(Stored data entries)
### config.mk
export PLATFORM = sky130hd
export DESIGN_NAME = wpt_comparator
export DESIGN_NICKNAME = d
export VERILOG_FILES = /design/src/rtl/wpt_pkg.sv /design/src/rtl/wpt_regs.sv /design/src/rtl/wpt_func_decode.sv /design/src/rtl/wpt_mask_match.sv /design/src/rtl/wpt_comparator.sv
export SDC_FILE = /design/constraint.sdc
export NUM_CORES = 1
export LEC_CHECK = 0
export BUFFER_PORTS_ARGS = -buffer_cell sky130_fd_sc_hd__buf_2
export CORE_UTILIZATION = 52
export CTS_CLUSTER_SIZE = 20
export DETAILED_ROUTE_END_ITERATION = 10
export GPL_ROUTABILITY_DRIVEN = 0
export PLACE_DENSITY = 0.88
export SKIP_LAST_GASP = 1
export SLEW_MARGIN = 20
export SYNTH_ARGS = -nofsm -noshare
export SYNTH_HDL_FRONTEND = slang
export SYNTH_HIERARCHICAL = 1
export SYNTH_SLANG_ARGS = --single-unit
### constraint.sdc
create_clock -name clk -period 7.2 [get_ports clk]
set_input_delay 0.72 -clock clk [delete_from_list [all_inputs] [get_ports clk]]
set_output_delay 0.72 -clock clk [all_outputs]
set_load 0.01 [all_outputs]
### src/rtl/wpt_pkg.sv
package wpt_pkg;

   localparam int REG_W    = 32;
   localparam int FLAG_BIT = 24;
   localparam int CYCM_BIT = 7;

   localparam logic [1:0] SEL_REF  = 2'd0;
   localparam logic [1:0] SEL_IGN  = 2'd1;
   localparam logic [1:0] SEL_FUNC = 2'd2;

   typedef enum logic [1:0] {
      SRC_NONE = 2'd0,
      SRC_PC   = 2'd1,
      SRC_DATA = 2'd2
   } src_e;

   typedef enum logic [1:0] {
      ACT_NONE   = 2'd0,
      ACT_HALT   = 2'd1,
      ACT_TRIG   = 2'd2,
      ACT_SAMPLE = 2'd3
   } act_e;

   typedef struct packed {
      src_e src;
      act_e act;
      logic on_rd;
      logic on_wr;
      logic pc_smp;
      logic dat_smp;
   } fdec_t;

endpackage

### src/rtl/wpt_regs.sv
module wpt_regs
   import wpt_pkg::*;
#(
   parameter int AW    = 32,
   parameter int MASKW = 4
) (
   input  logic              clk,
   input  logic              rst_n,
   input  logic              cfg_we,
   input  logic              cfg_re,
   input  logic [1:0]        cfg_sel,
   input  logic [REG_W-1:0]  cfg_wdata,
   input  logic              hit,
   output logic [AW-1:0]     ref_q,
   output logic [MASKW-1:0]  ign_q,
   output logic [3:0]        code_q,
   output logic              cycm_q,
   output logic              flag_q,
   output logic [REG_W-1:0]  cfg_rdata
);

   logic rd_func;
   logic wdata_unused;

   assign rd_func      = cfg_re && (cfg_sel == SEL_FUNC);
   assign wdata_unused = ^cfg_wdata;

   always_ff @(posedge clk or negedge rst_n) begin
      if (!rst_n) begin
         ref_q  <= '0;
         ign_q  <= '0;
         code_q <= '0;
         cycm_q <= 1'b0;
      end else if (cfg_we) begin
         case (cfg_sel)
            SEL_REF:  ref_q <= cfg_wdata[AW-1:0];
            SEL_IGN:  ign_q <= cfg_wdata[MASKW-1:0];
            SEL_FUNC: begin
               code_q <= cfg_wdata[3:0];
               cycm_q <= cfg_wdata[CYCM_BIT];
            end
            default: ;
         endcase
      end
   end

   // a new match outranks the clear of a concurrent read
   always_ff @(posedge clk or negedge rst_n) begin
      if (!rst_n)       flag_q <= 1'b0;
      else if (hit)     flag_q <= 1'b1;
      else if (rd_func) flag_q <= 1'b0;
   end

   always_comb begin
      cfg_rdata = '0;
      case (cfg_sel)
         SEL_REF:  cfg_rdata = REG_W'(ref_q);
         SEL_IGN:  cfg_rdata = REG_W'(ign_q);
         SEL_FUNC: begin
            cfg_rdata[3:0]      = code_q;
            cfg_rdata[CYCM_BIT] = cycm_q;
            cfg_rdata[FLAG_BIT] = flag_q;
         end
         default: cfg_rdata = '0;
      endcase
   end

endmodule

### src/rtl/wpt_func_decode.sv
module wpt_func_decode
   import wpt_pkg::*;
(
   input  logic [3:0] code,
   output fdec_t      dec
);

   always_comb begin
      dec = '{src: SRC_NONE, act: ACT_NONE, on_rd: 1'b0, on_wr: 1'b0,
              pc_smp: 1'b0, dat_smp: 1'b0};
      case (code[3:2])
         2'b01, 2'b10: begin
            dec.act   = (code[3:2] == 2'b01) ? ACT_HALT : ACT_TRIG;
            dec.src   = (code[1:0] == 2'b00) ? SRC_PC : SRC_DATA;
            dec.on_rd = code[0];
            dec.on_wr = code[1];
         end
         2'b00: begin
            if (code[1:0] != 2'b00) begin
               dec.act = ACT_SAMPLE;
               if (code[1:0] == 2'b01) begin
                  dec.src    = SRC_PC;
                  dec.pc_smp = 1'b1;
               end else begin
                  dec.src     = SRC_DATA;
                  dec.on_rd   = 1'b1;
                  dec.on_wr   = 1'b1;
                  dec.dat_smp = 1'b1;
                  dec.pc_smp  = code[0];
               end
            end
         end
         default: begin
            dec.act     = ACT_SAMPLE;
            dec.src     = SRC_DATA;
            dec.on_rd   = ~code[0];
            dec.on_wr   = code[0];
            dec.dat_smp = 1'b1;
            dec.pc_smp  = code[1];
         end
      endcase
   end

endmodule

### src/rtl/wpt_mask_match.sv
module wpt_mask_match #(
   parameter int AW         = 32,
   parameter int MASKW      = 4,
   parameter bit SPAN_AWARE = 1'b0
) (
   input  logic [AW-1:0]    addr,
   input  logic [AW-1:0]    ref_val,
   input  logic [MASKW-1:0] ign,
   input  logic [1:0]       size,
   output logic             hit
);

   logic [MASKW-1:0] eff;
   logic [AW-1:0]    keep;

   generate
      if (SPAN_AWARE) begin : g_span
         logic [MASKW-1:0] span_lg;
         always_comb begin
            case (size)
               2'd0:    span_lg = MASKW'(0);
               2'd1:    span_lg = MASKW'(1);
               default: span_lg = MASKW'(2);
            endcase
            eff = (ign > span_lg) ? ign : span_lg;
         end
      end else begin : g_plain
         logic size_unused;
         assign size_unused = ^size;
         assign eff = ign;
      end
   endgenerate

   assign keep = {AW{1'b1}} << eff;
   assign hit  = ((addr ^ ref_val) & keep) == '0;

endmodule

### src/rtl/wpt_comparator.sv
module wpt_comparator
   import wpt_pkg::*;
#(
   parameter int AW    = 32,
   parameter int MASKW = 4
) (
   input  logic              clk,
   input  logic              rst_n,
   input  logic              cfg_we,
   input  logic              cfg_re,
   input  logic [1:0]        cfg_sel,
   input  logic [31:0]       cfg_wdata,
   output logic [31:0]       cfg_rdata,
   input  logic              if_valid,
   input  logic [AW-1:0]     if_addr,
   input  logic              bus_valid,
   input  logic [AW-1:0]     bus_addr,
   input  logic              bus_write,
   input  logic [1:0]        bus_size,
   input  logic              bus_fault,
   input  logic              bus_first,
   input  logic [AW-1:0]     cycle_count,
   output logic              halt_o,
   output logic              trig_o,
   output logic              pc_sample_o,
   output logic              data_sample_o
);

   localparam int MAX_IGN = (1 << MASKW) - 1;

   if (AW < 8 || AW > REG_W) begin : g_bad_aw
      $error("wpt_comparator: AW must lie in 8..32");
   end
   if (MAX_IGN >= AW) begin : g_bad_maskw
      $error("wpt_comparator: MASKW allows ignoring every address bit");
   end

   logic [AW-1:0]    ref_q;
   logic [MASKW-1:0] ign_q;
   logic [3:0]       fcode;
   logic             cycm;
   logic             flag;
   fdec_t            fd;
   logic             pc_m, bus_m, cyc_m;
   logic             pc_hit, d_hit, dir_ok, hit;
   logic             halt_d, trig_d, pcs_d, dts_d;

   wpt_regs #(.AW(AW), .MASKW(MASKW)) u_regs (
      .clk(clk), .rst_n(rst_n), .cfg_we(cfg_we), .cfg_re(cfg_re),
      .cfg_sel(cfg_sel), .cfg_wdata(cfg_wdata), .hit(hit),
      .ref_q(ref_q), .ign_q(ign_q), .code_q(fcode), .cycm_q(cycm),
      .flag_q(flag), .cfg_rdata(cfg_rdata)
   );

   wpt_func_decode u_dec (.code(fcode), .dec(fd));

   wpt_mask_match #(.AW(AW), .MASKW(MASKW), .SPAN_AWARE(1'b0)) u_pc_cmp (
      .addr(if_addr), .ref_val(ref_q), .ign(ign_q), .size(2'd0), .hit(pc_m)
   );
   wpt_mask_match #(.AW(AW), .MASKW(MASKW), .SPAN_AWARE(1'b1)) u_bus_cmp (
      .addr(bus_addr), .ref_val(ref_q), .ign(ign_q), .size(bus_size), .hit(bus_m)
   );
   wpt_mask_match #(.AW(AW), .MASKW(MASKW), .SPAN_AWARE(1'b0)) u_cyc_cmp (
      .addr(cycle_count), .ref_val(ref_q), .ign(ign_q), .size(2'd0), .hit(cyc_m)
   );

   always_comb begin
      pc_hit = cycm ? cyc_m : (if_valid && pc_m);
      dir_ok = bus_write ? fd.on_wr : fd.on_rd;
      d_hit  = !cycm && bus_valid && bus_m && dir_ok;
      hit    = ((fd.src == SRC_PC) && pc_hit) || ((fd.src == SRC_DATA) && d_hit);
      halt_d = hit && (fd.act == ACT_HALT);
      trig_d = hit && (fd.act == ACT_TRIG);
      pcs_d  = hit && (fd.act == ACT_SAMPLE) && fd.pc_smp &&
               ((fd.src == SRC_PC) || bus_first);
      dts_d  = hit && (fd.act == ACT_SAMPLE) && fd.dat_smp && !bus_fault;
   end

   always_ff @(posedge clk or negedge rst_n) begin
      if (!rst_n) begin
         halt_o        <= 1'b0;
         trig_o        <= 1'b0;
         pc_sample_o   <= 1'b0;
         data_sample_o <= 1'b0;
      end else begin
         halt_o        <= halt_d;
         trig_o        <= trig_d;
         pc_sample_o   <= pcs_d;
         data_sample_o <= dts_d;
      end
   end

endmodule

### Word level (Yosys, flattened, before mapping)

Index checks and enable logic that the tools add are counted.

| cells by class | value |
|---|---|
| add/sub/neg operators | 0 |
| $mul | 0 |
| divide/modulo/power cells | 0 |
| magnitude comparators | 1 |
| equality and inequality tests | 11 |
| shifts and indexed selects | 2 |
| mux-type cells | 21 |
| bitwise logic cells | 7 |
| reductions and logical operators | 31 |

Operators by type and width:

| cell | number |
|---|---|
| $and 32x32->32 | 3 |
| $logic_not 32->1 | 3 |
| $xor 32x32->32 | 3 |
| $shl 32x4->32 const A | 2 |
| $mux 16 | 1 |
| $logic_and 1x1->1 | 14 |
| $eq 2x1->1 const B | 6 |
| $pmux 4 s3 | 1 |
| $pmux 6 s2 | 1 |
| $eq 2x2->1 const B | 5 |
| $logic_not 2->1 | 4 |
| $mux 2 | 4 |
| $mux 8 | 1 |
| $pmux 2 s2 | 2 |
| $mux 7 | 1 |
| $mux 1 | 6 |
| $reduce_and 2->1 | 3 |
| $gt 4x2->1 | 1 |
| $mux 4 | 1 |
| $pmux 1 s2 | 2 |
| $reduce_bool 2->1 | 2 |
| $mux 3 | 1 |
| $logic_not 1->1 | 2 |
| $logic_or 1x1->1 | 2 |
| 2 further kinds | 2 |

| word-level totals | value |
|---|---|
| bits in registers | 46 |
| bits in latches | 0 |
| memory bits (writable) | 0 |
| ROM bits | 0 |
| bits of input ports | 141 |
| output and inout bits | 36 |
| logic and storage cells | 82 |
| memories kept | 0 |

### Depth between registers and ports, before layout

Gate-level depths: netlist (run 1).

| depth | value |
|---|---|
| word-level depth | 14 |
| depth in mapped cells | 12 |

### By module

The synthesis (run 1) kept the hierarchy.

Modules (own cells, without submodules):

| module | times used | cells an instance | area each (µm²) | sequential area each (µm²) |
|---|---|---|---|---|
| wpt_regs | 1 | 135 | 1884.3 | 1051.0 |
| wpt_mask_match (u_cyc_cmp ...) | 2 | 64 | 486.7 | 0.0 |
| wpt_mask_match (u_bus_cmp) | 1 | 80 | 584.3 | 0.0 |
| wpt_comparator | 1 | 21 | 216.5 | 100.1 |
| wpt_func_decode | 1 | 25 | 148.9 | 0.0 |

### Worst setup path before layout (run 1)

No wires, ideal clock.

| path | value |
|---|---|
| path kind | input-to-reg |
| start point | input bus_size[0] |
| end point | register u_regs.flag_q |
| arrival time | 2.668 ns |
| setup slack | 4.414 ns |
| cell stages on the path | 12 |
| buffers on the path | 0 |
| path through | nor2b_1 > ha_1 > nand2_1 > o22a_2 > mux2_4 > or3_1 > a41oi_1 > nor3_1 > nand4b_1 > or3_4 > nand2_1 > a21o_1 |

| between the ends | value |
|---|---|
| longest elaborated chain between the ends | 12 |

RTL lines:

| item | RTL line | RTL |
|---|---|---|
| from (decl) | wpt_comparator.sv:19 | `input logic [1:0] bus_size,` |
| $eq 2x1->1 or $logic_not 2->1 (tied branches) | wpt_mask_match.sv:20 | `case (size)` |
| $pmux 2 s2 (*) | wpt_mask_match.sv:20 |  |
| $gt 4x2->1 | wpt_mask_match.sv:25 | `eff = (ign > span_lg) ? ign : span_lg;` |
| $mux 4 (*) | wpt_mask_match.sv:25 |  |
| $shl 32x4->32 (*) | wpt_mask_match.sv:34 | `assign keep = {AW{1'b1}} << eff;` |
| $and 32x32->32 (*) | wpt_mask_match.sv:35 | `assign hit = ((addr ^ ref_val) & keep) == '0;` |
| $logic_not 32->1 (*) | wpt_mask_match.sv:35 |  |
| named net bus_m | wpt_comparator.sv:44 | `logic pc_m, bus_m, cyc_m;` |
| $logic_and 1x1->1 (*) (2 in a row) | wpt_comparator.sv:70 | `d_hit = !cycm && bus_valid && bus_m && dir_ok;` |
| $logic_and 1x1->1 (*) | wpt_comparator.sv:71 | `hit = ((fd.src == SRC_PC) && pc_hit) \|\| ((fd.src == SRC_DATA) && d_hit);` |
| $logic_or 1x1->1 (*) | wpt_comparator.sv:71 |  |
| named net hit | wpt_comparator.sv:45 | `logic pc_hit, d_hit, dir_ok, hit;` |
| $mux 1 or $reduce_bool 2->1 (tied branches) | - |  |
| to (signal assigned) | wpt_regs.sv:49 | `if (!rst_n) flag_q <= 1'b0;` |
| to (signal assigned) | wpt_regs.sv:50 | `else if (hit) flag_q <= 1'b1;` |
| to (signal assigned) | wpt_regs.sv:51 | `else if (rd_func) flag_q <= 1'b0;` |
| to (decl) | wpt_regs.sv:18 | `output logic flag_q,` |

The timed path passes the listed nets; every way through them passes the cells marked *.
A chain may end at the register's enable or synchronous reset.

### Worst setup path after layout (run 1)

| path | value |
|---|---|
| start point | register u_regs.ign_q[0] |
| end point | register u_regs.flag_q |

| between the ends | value |
|---|---|
| longest elaborated chain between the ends | 10 |

RTL lines:

| item | RTL line | RTL |
|---|---|---|
| from (decl) | wpt_regs.sv:15 | `output logic [MASKW-1:0] ign_q,` |
| from (signal assigned) | wpt_regs.sv:37 | `SEL_IGN: ign_q <= cfg_wdata[MASKW-1:0];` |
| $gt 4x2->1 | wpt_mask_match.sv:25 |  |
| $mux 4 (*) | wpt_mask_match.sv:25 |  |
| $shl 32x4->32 (*) | wpt_mask_match.sv:34 |  |
| $and 32x32->32 (*) | wpt_mask_match.sv:35 |  |
| $logic_not 32->1 (*) | wpt_mask_match.sv:35 |  |
| named net bus_m | wpt_comparator.sv:44 |  |
| $logic_and 1x1->1 (*) (2 in a row) | wpt_comparator.sv:70 |  |
| $logic_and 1x1->1 (*) | wpt_comparator.sv:71 |  |
| $logic_or 1x1->1 (*) | wpt_comparator.sv:71 |  |
| named net hit | wpt_comparator.sv:45 |  |
| $mux 1 or $reduce_bool 2->1 (tied branches) | - |  |

Marked as above.

==> summary by stage, run 1 <==
Global routing
For this run, global-route usage on met3 was measured as 5.69%. The residual overflow from global routing is 0. The first global-routing pass estimated 17400 microns of wire. met2 is the most crowded layer. The maximum number of pins on one net before global-route repair is 47. The global-route met2 utilization is 50.2%. The global routing met1 resource utilization is 38.4%.

The via count of the first global-routing pass is 3541. The number of antenna violations at the first check in global routing is 0. The aggregate global-route resource usage is 29.9%.

Finish
The share of cells above drive strength 1 is 43.3%. The leading cell type in the layout, fill and taps excluded is sky130_fd_sc_hd__buf_2. The diode insertion count for antenna repair is 0.

The top cell types in the final layout, fill and taps aside, are sky130_fd_sc_hd__buf_2 (175), sky130_fd_sc_hd__xnor2_1 (82), sky130_fd_sc_hd__dfrtp_1 (46). The net count reported at finish is 706. The layout overhead on the synthesized area is 26.9%. Summing all non-filler instances in the final layout gives an area of 0.00483 sq mm.

Power
The sum of internal, switching and leakage power is 0.000981 W. The peak ir drop on the vdd network is 0.129 mV. The switching power as a share of total power is 39.4%.

Per report_power, the combinational group accounts for 43.1% of the total. The clock network fraction of total power is 15.5%. The total power per unit cell area is 203 mW/mm^2. The total net switching power is 0.000386 W. The internal cell power is 0.000595 W. The proportion of power drawn by flip-flops and latches is 41.4%. Summed over all cells, the static leakage comes to 2.18 nW.

Timing
The worst clock skew is 0.00824 ns. Setup repair after global routing left no endpoint under its margin. The tightest hold path in the finished design has a slack of 0.419 ns. The final worst-path cycle share is 43.0%. Setup violations remaining at the end of the flow were counted as 0. The normalized max-slew margin is 39.0%. For the pin with the worst max-slew slack, the measured transition is 0.914 ns. The total count of max-transition violations in the final report is 0. The final number of hold-violating endpoints is 0. Counting I/O delays and the setup requirement, the final critical path takes 3.10 ns. The achievable clock frequency is 323 MHz.

The aggregate negative setup slack is 0 ns.

Die
Once the floorplan was initialized, standard cells occupied 54.8% of the core. The floorplan step set the die width to 87.5 microns. The row count is 30. The die is 87.5 microns tall. The area of the die is 0.00766 sq mm. In this run the standard cell core region covers 0.00694 sq mm. 177 I/O pins were placed.

Worst setup path
Of all nets on the critical path, the largest fanout is 21. The worst register-to-register path begins at u_regs/ign_q[0]. The worst setup path is captured at a flop. The most critical setup path has its startpoint at u_regs/ign_q[0].

The reg-to-reg endpoint is u_regs/flag_q. At the worst endpoint, the required time is 7.39 ns. The critical path ends at u_regs/flag_q.

The worst setup path category is flop to flop. The arrival time at the worst endpoint is 3.29 ns. The worst setup path is launched from a flop. For flop-to-flop paths, the worst setup slack is 4.10 ns. The count of cells along the worst register-to-register path is 12.

Clocking
The clock buffer count from CTS is 5. After clock tree synthesis, the flow added hold-fix buffers numbering 0. The latest clock arrival within the worst-skew pair is 0.30 ns. The TritonCTS clock tree is yes. In this run the post-CTS setup repair buffer count came out at 0. The count of instances resized after the clock tree is built is 0. CTS placed an instance of sky130_fd_sc_hd__clkbuf_8 at the clock tree root.

The total clock sinks is 46. The CTS H-tree depth is 2. Clock-pin slew was measured on the worst setup and hold paths at 0.09 ns. The clock passes through at most 2 buffers.

Routing
In the final routed layout, each cell accounts on average for 17.4 microns. The number of design rule violations left after detail routing is 0. The total number of vias is 3653. In this run the remaining antenna-violating nets after routing total 0.

After detailed routing, the number of vias per cell comes to 5.56. The routed design has 11400 microns of wire. For this block, the initial DRC count from the detailed router was 248. The detailed-routing iteration count for the pre-antenna-repair pass is 6.

Place
The sum of net half-perimeters after detailed placement is 9030 microns. Buffers placed on the I/O ports in this run total 176. In this run the cell area measured after placement is 0.00475 sq mm.

Synth
In the synthesized netlist, the number of instances is 388. When the netlist entered floorplanning its net count stood at 533. The area of the mapped netlist is 0.00380 sq mm. Yosys printed 6 warnings.

In this run the mean area of a mapped cell was 9.80 sq um.

Status
The run finished with clean final reports.

Job
The max-cap check violation count is 0.

Hold path
The tightest min-delay check is of the primary input to asynchronous set/reset pin type.
-- sequential cells by signal (all words and copies together), names as in the netlist --
name and cells:
u_regs/code_q 4, u_regs/ign_q 4, u_regs/cycm_q 1, u_regs/flag_q 1
halt_o 1, pc_sample_o 1, u_regs/ref_q 32, trig_o 1
data_sample_o 1
-- layer usage --
metal  routed length (microns)  up-vias  part of all wire, %
li1                          -     1724                    -
met1                      4620     1684                   40
met2                      5540      214                   48
met3                       922       31                  8.1
met4                       350        0                  3.1
met5                         0        -                    0
-- how the worst min path moves through the flow --
stage,to,from,cells past startpoint
final,u_regs/ref_q[12],rst_n,1
after global placement,u_regs/flag_q,u_regs/flag_q,1
after floorplan,data_sample_o,rst_n,0
after detailed placement,u_regs/flag_q,u_regs/flag_q,1
after CTS,u_regs/flag_q,u_regs/flag_q,1
after global routing,u_regs/ref_q[12],rst_n,1
-- area by class of cell --
class                   instances  area, sq um
repair buffers                178          898
well taps                      96          120
flip-flops and latches         46         1150
clock buffers                   5         68.8
inverters                       8         30.0
clock inverters                 2         10.0
fillers                       528         2120
multi-input cells             322         2550
-- worst max-delay path, stage by stage, from the launching register on --
cell,delay (ns)
sky130_fd_sc_hd__dfrtp_1,0.81
sky130_fd_sc_hd__inv_1,0.11
sky130_fd_sc_hd__ha_1,0.30
sky130_fd_sc_hd__nand2_1,0.06
sky130_fd_sc_hd__o22a_2,0.25
sky130_fd_sc_hd__mux2_4,0.31
sky130_fd_sc_hd__or3_1,0.34
sky130_fd_sc_hd__a41oi_1,0.19
sky130_fd_sc_hd__nor3_1,0.09
sky130_fd_sc_hd__nand4b_1,0.10
sky130_fd_sc_hd__or3_4,0.14
sky130_fd_sc_hd__nand2_1,0.07
sky130_fd_sc_hd__a21o_1,0.20
-- power groups by stage --
stage          Sequential (W)  Combinational, W  Clock, W
4_1_cts              0.000403          0.000416  0.000156
6_report             0.000406          0.000423  0.000152
3_3_place_gp         0.000404          0.000402         0
2_1_floorplan        0.000374          0.000309         0
3_5_place_dp         0.000408          0.000414         0
5_1_grt              0.000415          0.000459  0.000167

> TASK BRIEF
Quote exactly the stretch of lines above that starts at the first one and ends at the line with "export DESIGN_NICKNAME = d", and nothing beyond it.

> OUTPUT BELOW
### config.mk
export PLATFORM = sky130hd
export DESIGN_NAME = wpt_comparator
export DESIGN_NICKNAME = d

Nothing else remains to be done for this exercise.